The M&A environment for packaging companies has strengthened in 2023 after financing and destocking affected deals earlier in the year. Heading into 2024, experts believe the landscape for deals is poised to improve further.
“Right now, we have stabilization in the debt markets, deep availability of private equity and strategics turning towards growth mode,” said Will Frame, CEO of Deloitte Corporate Finance. “So after certainly a period of bumpiness through this calendar year, we have conditions where the buyers of the market are really interested in deploying capital into sectors like packaging.”
While interest rates remain high, Frame said that the ability to raise financing has improved and “debt providers are starting to become a little more aggressive.”

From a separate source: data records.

===== src/rtl/fib_client.sv =====
// Initiator for the start/done compute-core handshake: takes a job index upstream, starts the
// core, waits for done (with timeout) and returns the result downstream with saturating stats.
module fib_client #(
    parameter int unsigned DW      = 16,
    parameter int unsigned TIMEOUT = 1024,
    parameter int unsigned TW      = $clog2(TIMEOUT) + 1
) (
    input  logic          clk,
    input  logic          reset,
    input  logic          req_valid,
    output logic          req_ready,
    input  logic [DW-1:0] req_n,
    output logic [DW-1:0] core_din,
    output logic          core_start,
    input  logic [DW-1:0] core_dout,
    input  logic          core_done,
    output logic          rsp_valid,
    input  logic          rsp_ready,
    output logic [DW-1:0] rsp_n,
    output logic [DW-1:0] rsp_value,
    output logic          rsp_timeout,
    output logic [15:0]   jobs_done,
    output logic [7:0]    timeouts
);

    typedef enum logic [1:0] {
        StIdle,
        StStart,
        StWait,
        StResp
    } state_e;

    localparam logic [TW-1:0] CntLast = TW'(TIMEOUT - 1);

    state_e        state_q, state_d;
    logic [TW-1:0] cnt_q, cnt_d;
    logic [DW-1:0] core_din_q, core_din_d;
    logic          core_start_q, core_start_d;
    logic          rsp_valid_q, rsp_valid_d;
    logic [DW-1:0] rsp_n_q, rsp_n_d;
    logic [DW-1:0] rsp_value_q, rsp_value_d;
    logic          rsp_timeout_q, rsp_timeout_d;
    logic [15:0]   jobs_done_q, jobs_done_d;
    logic [7:0]    timeouts_q, timeouts_d;

    always_ff @(posedge clk or negedge reset) begin
        if (!reset) begin
            state_q       <= StIdle;
            cnt_q         <= '0;
            core_din_q    <= '0;
            core_start_q  <= 1'b0;
            rsp_valid_q   <= 1'b0;
            rsp_n_q       <= '0;
            rsp_value_q   <= '0;
            rsp_timeout_q <= 1'b0;
            jobs_done_q   <= '0;
            timeouts_q    <= '0;
        end else begin
            state_q       <= state_d;
            cnt_q         <= cnt_d;
            core_din_q    <= core_din_d;
            core_start_q  <= core_start_d;
            rsp_valid_q   <= rsp_valid_d;
            rsp_n_q       <= rsp_n_d;
            rsp_value_q   <= rsp_value_d;
            rsp_timeout_q <= rsp_timeout_d;
            jobs_done_q   <= jobs_done_d;
            timeouts_q    <= timeouts_d;
        end
    end

    always_comb begin
        state_d       = state_q;
        cnt_d         = cnt_q;
        core_din_d    = core_din_q;
        rsp_n_d       = rsp_n_q;
        rsp_value_d   = rsp_value_q;
        rsp_timeout_d = rsp_timeout_q;
        jobs_done_d   = jobs_done_q;
        timeouts_d    = timeouts_q;

        unique case (state_q)
            StIdle: begin
                // req_ready is 1 here, so valid alone means acceptance
                if (req_valid) begin
                    core_din_d = req_n;
                    rsp_n_d    = req_n;
                    state_d    = StStart;
                end
            end
            StStart: begin
                cnt_d   = '0;
                state_d = StWait;
            end
            StWait: begin
                cnt_d = cnt_q + 1'b1;
                // done takes priority over the timeout limit in the same cycle
                if (core_done) begin
                    rsp_value_d   = core_dout;
                    rsp_timeout_d = 1'b0;
                    state_d       = StResp;
                end else if (cnt_q == CntLast) begin
                    rsp_value_d   = '0;
                    rsp_timeout_d = 1'b1;
                    state_d       = StResp;
                end
            end
            StResp: begin
                if (rsp_ready) begin
                    state_d = StIdle;
                    if (rsp_timeout_q) begin
                        if (timeouts_q != 8'hFF) timeouts_d = timeouts_q + 8'd1;
                    end else begin
                        if (jobs_done_q != 16'hFFFF) jobs_done_d = jobs_done_q + 16'd1;
                    end
                end
            end
            default: state_d = StIdle;
        endcase

        // Registered strobes are decoded from the next state so they align with it
        core_start_d = (state_d == StStart);
        rsp_valid_d  = (state_d == StResp);
    end

    assign req_ready   = (state_q == StIdle);
    assign core_din    = core_din_q;
    assign core_start  = core_start_q;
    assign rsp_valid   = rsp_valid_q;
    assign rsp_n       = rsp_n_q;
    assign rsp_value   = rsp_value_q;
    assign rsp_timeout = rsp_timeout_q;
    assign jobs_done   = jobs_done_q;
    assign timeouts    = timeouts_q;

endmodule


===== config.mk =====
export PLATFORM = sky130hd
export DESIGN_NAME = fib_client
export DESIGN_NICKNAME = d
export VERILOG_FILES = /design/src/rtl/fib_client.sv
export SDC_FILE = /design/constraint.sdc
export NUM_CORES = 1
export LEC_CHECK = 0
export CORE_UTILIZATION = 40
export DETAILED_ROUTE_END_ITERATION = 8
export GPL_ROUTABILITY_DRIVEN = 0
export GPL_TIMING_DRIVEN = 0
export PLACE_DENSITY = 0.86
export SLEW_MARGIN = 20
export SYNTH_ARGS = -nofsm -noshare
export SYNTH_HDL_FRONTEND = slang
export SYNTH_SLANG_ARGS = --single-unit

===== constraint.sdc =====
create_clock -name clk -period 1.7 [get_ports clk]
set_input_delay 0.51 -clock clk [delete_from_list [all_inputs] [get_ports clk]]
set_output_delay 0.51 -clock clk [all_outputs]
set_load 0.02 [all_outputs]

Word-level counts from Yosys, hierarchy flattened
Cells that the tools add are included.

cells by class
  add/sub/neg operators = 3
  eq/ne operators = 8
  mux-type cells = 10
  bitwise logic cells = 1
  reduce and logical (&&, ||, !) cells = 7

operator list
  cell                                                               count
  16-bit 2-to-1 mux                                                  2
  11-bit one-hot mux with 2 select lines                             1
  16-bit by 1-bit adder with 16-bit output, second input constant    1
  16-bit != test, second input constant                              1
  11-bit by 1-bit adder with 11-bit output, second input constant    1
  11-bit by 10-bit == test with 1-bit output, second input constant  1
  8-bit by 1-bit adder with 8-bit output, second input constant      1
  2-bit 2-to-1 mux                                                   4
  8-bit != test, second input constant                               1
  2-bit one-hot mux with 4 select lines                              1
  4-bit AND reduction                                                2
  2-bit == test, second input constant                               3
  2-bit by 1-bit == test with 1-bit output, second input constant    2
  2-bit AND reduction                                                2
  2-bit nonzero test                                                 2
  2-bit zero test                                                    1
  1-bit 2-to-1 mux                                                   2
  1-bit inverter                                                     1

storage, ports and cells
  bits in registers = 72
  output and inout port bits = 76

Depth between registers and ports, before layout
  word-level depth = 5
  mapped depth = 8
  depth with buffers taken out = 7

Least setup slack after synthesis
No wires, ideal clock.

  path kind = reg-to-reg
  start point = register jobs_done_q[0] (netlist: jobs_done[0])
  end point = register jobs_done_q[6] (netlist: jobs_done[6])
  library setup time = 0.138 ns
  arrival = 1.754 ns
  required time = 1.562 ns
  slack = -0.192 ns
  stages on the path, launching flop included = 7
  buffers on the path = 0
  clock period less this slack = 1.892 ns
  cells stage by stage = dfrtp_1 ha_1 nand2_1 or4_4 o21ai_2 nor4_1 xor2_1

between the ends
  longest elaborated chain between the ends = 2
  elaborated cells between the ends (all ways) = 3
  those cells by class = add/sub: 1; eq/ne: 1; reduce/logical: 1

RTL lines
  item                                                                              line  RTL
  start: declaration                                                                43    logic [15:0] jobs_done_q, jobs_done_d;
  start signal: assignment                                                          67    jobs_done_q <= jobs_done_d;
  branches (longest 2 deep; another with 16-bit by 1-bit adder with 16-bit output)  n/a

Parallel ways; which one is timed is not known.
A chain may end at the register's enable or synchronous reset.

Final worst setup path
  start point = register cnt_q[0]
  end point = register rsp_value_q[9] (netlist: rsp_value[9])

between the ends
  longest elaborated chain between the ends = 3

RTL lines
  item                                        line  RTL
  start: declaration                          36    logic [TW-1:0] cnt_q, cnt_d;
  start signal: assignment                    60    cnt_q <= cnt_d;
  11-bit by 10-bit == test with 1-bit output  102   end else if (cnt_q == CntLast) begin
  2-bit nonzero test (no line)                n/a
  2-bit AND reduction (no line)               n/a
  end signal: assignment                      65    rsp_value_q <= rsp_value_d;
  end: declaration                            41    logic [DW-1:0] rsp_value_q, rsp_value_d;

Every way passes these cells.

==> impl_metrics.ini <==
[placement]
dp_hpwl_um = 5270
port-buffer-count = 112
dp.cells = 490
pre_cts_ws_ps = -518

[logic_synthesis]
synth.cell_area_um2 = 3170
netlist_instances = 275
ys.flop_type = dfrtp_1
ys_seq_area_frac = 0.568
avgSynthCellArea_um2 = 11.5
ys_types = 39
synth_edf_count = 0
ys_async_sr_fraction = 1.00
synth_warnings = 0
ys_ff_latch = 72
syn_nets = 318

[global_routing]
grt_max_degree = 48
grt_antenna_before_repair = 0
gr-total-overflow = 0
grt_pass1_vias = 2561
grt_pass1_wl_um = 12000
grt_usage = 0.185

[critical_path]
path_buf_inv = 1
path_max_fanout = 6
cp.required_ps = 1930
arrival_ps = 1980
critPathSlowestCell = dfrtp_1
path_class = flip-flop to flip-flop
ff2ff_path_depth = 6
end_kind = flip-flop
crit_family = simple AND/OR/NAND/NOR gates
path_cells = ha_4 -> nand4b_1 -> nor4_4 -> nor2_4 -> buf_6 -> a22o_1
path_depth = 6
worstSetupStartpointType = flip-flop
max_stage_delay_ps = 420

[timing]
fmax_ghz = 0.570
grt_setup_unrepaired = true
clock_skew_ps = 9.30
maxSlewHeadroom = 0.733
setup_viol = 20
timing.final.crit_share = 1.03
fin_setup_tns_ps = -561
period_needed_ps = 1760
hold_violations = 0
slew_viol_final = 0
tightestPinTransition_ps = 400
layout_setup_ws_ps = -55.3

[power]
p_leak_nw = 2.42
power_density_nw_per_um2 = 1610
ir_worst_vdd_uv = 982
p_total_w = 0.00808

[cts]
h-tree-depth = 3
cts_made_buffers = 9
cts_sinks = 72
cts_tree = done
clkSlewWorstSetupHoldPaths_ps = 80
insertion_delay_ps = 340
clk_path_buf_depth = 2
cts-root-buf = clkbuf_8
holdBufCountCts = 0

[run]
maxCapViolCount = 0

[floorplan]
die-area_um2 = 8290
start_util = 0.413
rows = 32
core_area_um2 = 7690
pin_count = 113
die_h_um = 91.0
die-width_um = 91.0

[detailed_routing]
wl_um = 7940
route.detailed.drc = 0
wl_per_cell_um = 14.9
first_iter_violations = 66
m1WireLength_um = 3290
ant_nets = 0
route.vias.total = 2668
vias_per_cell = 5.00
met3_wirelength_um = 437
dr.pass1.iters = 4
top_layer = met4
wl_met2_um = 4120

[finish]
register_area_um2 = 1810
utilization = 0.651
antennaDiodeCount = 0
area_growth_pct = 57.8
fill_cells = 589
drive_gt1_frac = 0.301
fin_nets = 470
multi_input_area_um2 = 1370
fin_cells = 534

[outcome]
violations = setup timing
status = complete, but fails checks

[hold_path]
hp-class = input port to asynchronous set/reset pin
-- cell usage after synthesis, types with 3 or more instances --
| cell | n | area (um^2) |
|---|---|---|
| a21oi_1 | 6 | 30.0 |
| a22o_1 | 16 | 140 |
| a31oi_1 | 3 | 18.8 |
| and2_1 | 4 | 25.0 |
| buf_4 | 16 | 120 |
| clkbuf_1 | 4 | 15.0 |
| dfrtp_1 | 72 | 1800 |
| ha_1 | 6 | 75.1 |
| inv_1 | 6 | 22.5 |
| mux2_2 | 16 | 180 |
| nand2_1 | 29 | 109 |
| nand3_1 | 10 | 50.1 |
| nand4_1 | 6 | 37.5 |
| nor2_1 | 21 | 78.8 |
| nor3_1 | 6 | 30.0 |
| o21ai_0 | 6 | 30.0 |
| xnor2_1 | 12 | 105 |
| xor2_1 | 11 | 96.3 |
-- worst paths after layout --
check                             startpoint      endpoint  slack [ps]
worst max-delay path                cnt_q[0]  rsp_value[9]         -60
worst min-delay path                   reset  jobs_done[4]          70
worst max register to register      cnt_q[0]  rsp_value[9]         -60
worst min register to register  jobs_done[6]  jobs_done[6]         490
max in group asynchronous              reset   rsp_timeout        1060
min in group clk                jobs_done[6]  jobs_done[6]         490
-- area by class of cell --
type,count,area share
flip-flops and latches,72,0.362
plain buffers,20,0.0300
clock buffers,12,0.0330
clock inverters,4,0.0150
multi-input cells,175,0.273
repair buffers,143,0.256
well taps,102,0.0255
inverters,6,0.00450
-- cell families after synthesis --
family / after synthesis / synth area share
adders and majority gates: 6 / 0.0237
AOI/OAI and AO/OA: 40 / 0.0931
and+or+nand+nor: 89 / 0.139
buffers and inverters: 28 / 0.0525
DFF: 72 / 0.568
xor gates and xnor gates: 23 / 0.0635
muxes: 17 / 0.0600
-- cell usage in the layout (no fill, tap or decap), types with 4 or more instances in the layout --
master	Yosys	final
clkdlybuf4s15_1	0	14
dfrtp_1	72	63
xnor2_1	12	11
buf_4	16	46
clkbuf_2	0	6
a21oi_1	6	4
a22o_1	16	16
ha_4	0	4
dlygate4sd2_1	0	54
nand2_1	29	26
clkbuf_8	0	12
inv_1	6	4
o21ai_0	6	5
nand3_1	10	10
buf_6	0	5
clkdlybuf4s50_1	0	34
nand4_1	6	6
mux2_2	16	16
dfrtp_2	0	9
xor2_1	11	11
nor2_1	21	18
-- state kept, by name (all words and copies together) (netlist names) --
name         cells
jobs_done       16
rsp_n           16
rsp_value       16
cnt_q           11
timeouts         8
state_q          2
core_start       1
rsp_timeout      1
rsp_valid        1
-- layer usage --
metal  global-route usage  vias to the layer above
met4               0.0648                        0
li1                     -                     1257
met2                0.318                       78
met5                    0                        -
met1                0.226                     1324
met3               0.0461                        9
-- power by group --
| part | internal, W | switching (W) |
|---|---|---|
| Sequential | 0.00223 | 0.000398 |
| Combinational | 0.00187 | 0.00200 |
| Clock | 0.000947 | 0.000647 |
-- timing repair --
item,CTS,global route
gates resized for setup,112,43
buffers inserted,12,17
pin swaps,6,10
hold endpoints to repair,0,0
gates cloned,0,1
setup endpoints to repair,123,43
-- per-stage QoR --
stage / cell area, um^2 / hold WS (ps)
floorplan: 3210 / 214
global placement: 4460 / 482
detailed placement: 4490 / 448
CTS: 4800 / 76.6
global route: 5010 / 90.9
finish: 5010 / 74.7
Power figures use the tool's default switching activity.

Multiple publicly traded packaging companies have also announced deals of their own this year. Most notably, Smurfit Kappa’s pending purchase of WestRock could create the biggest publicly traded packaging company in the world.
Michael Roxland, senior paper and packaging analyst at Truist Securities, said this year’s economic backdrop “was certainly a factor” as Smurfit had the opportunity to buy “a company whose key business was at the trough of a cycle."

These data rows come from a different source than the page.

--- src/flat_wrapper.sv ---
// flat-port wrapper written by rule: the top's interface ports become plain ports
module rms_sqrt_scheduler_flat 
#(
    parameter int NCH = 4,
    parameter int W   = 16
)
  (clk, rst, busy, bus_req_valid, bus_req_radicand, bus_resp_ready, bus_req_ready, bus_resp_valid, bus_resp_ch, bus_resp_root);
  rms_sqrt_scheduler_if #(.NCH(NCH), .W(W)) bus_i ();
  input  logic clk;
  input  logic rst;
  output logic busy;
  input wire logic [$bits(bus_i.req_valid)-1:0] bus_req_valid;
  input wire logic [$bits(bus_i.req_radicand)-1:0] bus_req_radicand;
  input wire logic [$bits(bus_i.resp_ready)-1:0] bus_resp_ready;
  output wire logic [$bits(bus_i.req_ready)-1:0] bus_req_ready;
  output wire logic [$bits(bus_i.resp_valid)-1:0] bus_resp_valid;
  output wire logic [$bits(bus_i.resp_ch)-1:0] bus_resp_ch;
  output wire logic [$bits(bus_i.resp_root)-1:0] bus_resp_root;
  assign bus_i.req_valid = bus_req_valid;
  assign bus_i.req_radicand = bus_req_radicand;
  assign bus_i.resp_ready = bus_resp_ready;
  assign bus_req_ready = bus_i.req_ready;
  assign bus_resp_valid = bus_i.resp_valid;
  assign bus_resp_ch = bus_i.resp_ch;
  assign bus_resp_root = bus_i.resp_root;
  rms_sqrt_scheduler #(.NCH(NCH), .W(W)) u_core (.clk(clk), .rst(rst), .bus(bus_i), .busy(busy));
endmodule
--- config.mk ---
export PLATFORM = sky130hd
export DESIGN_NAME = rms_sqrt_scheduler_flat
export DESIGN_NICKNAME = d
export VERILOG_FILES = /design/src/rtl/rms_sqrt_scheduler_if.sv /design/src/rtl/rms_sqrt_scheduler.sv /design/src/flat_wrapper.sv
export SDC_FILE = /design/constraint.sdc
export NUM_CORES = 1
export LEC_CHECK = 0
export ABC_AREA = 1
export CORE_ASPECT_RATIO = 1.4
export CORE_MARGIN = 2
export CORE_UTILIZATION = 45
export DETAILED_ROUTE_END_ITERATION = 10
export HOLD_SLACK_MARGIN = 0.12
export PLACE_DENSITY = 0.82
export SYNTH_ARGS = -nofsm -noshare
export SYNTH_HDL_FRONTEND = slang
export SYNTH_SLANG_ARGS = --single-unit
--- constraint.sdc ---
create_clock -name clk -period 9.5 [get_ports clk]
set_input_delay 2.85 -clock clk [delete_from_list [all_inputs] [get_ports clk]]
set_output_delay 2.85 -clock clk [all_outputs]
set_load 0.005 [all_outputs]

Roxland said the deal would give Smurfit immediate scale in the U.S., at a time when it’s winding down a capital investment and cost reduction program — lessons from which could be applied to WestRock’s assets. Recent announcements by companies in the space about 2024 price increases makes the economics even more favorable due to the potential for increased profitability.
"If this goes through then Smurfit Kappa's timing looks good because they [reached a deal] when prices were lower,” he said.
Driving factors
The combination of higher interest rates and longer-than-expected destocking effects may have also limited some M&A opportunities earlier in 2023 because it was harder to find growing companies.
"Flat became the new up. Down businesses aren't trading,” said Scott Daspin, director of investment banking at Triad Securities. Daspin, who advises on smaller deals, gave one example of how the higher rate environment is squeezing certain businesses.
"The customers of these packaging firms are continuously asking to extend credit. So I've seen a lengthening process of accounts payable,” he said, noting that in some cases, "packaging clients have turned away business because they couldn't fund the order."
Such factors could potentially depress valuations. There have also been examples this year of packaging companies filing for bankruptcy. That said, sources were not aware of any companies selling for this particular reason. Instead, the causes for selling are evergreen, such as succession planning, a need for liquidity or a desire to scale up with private equity investment.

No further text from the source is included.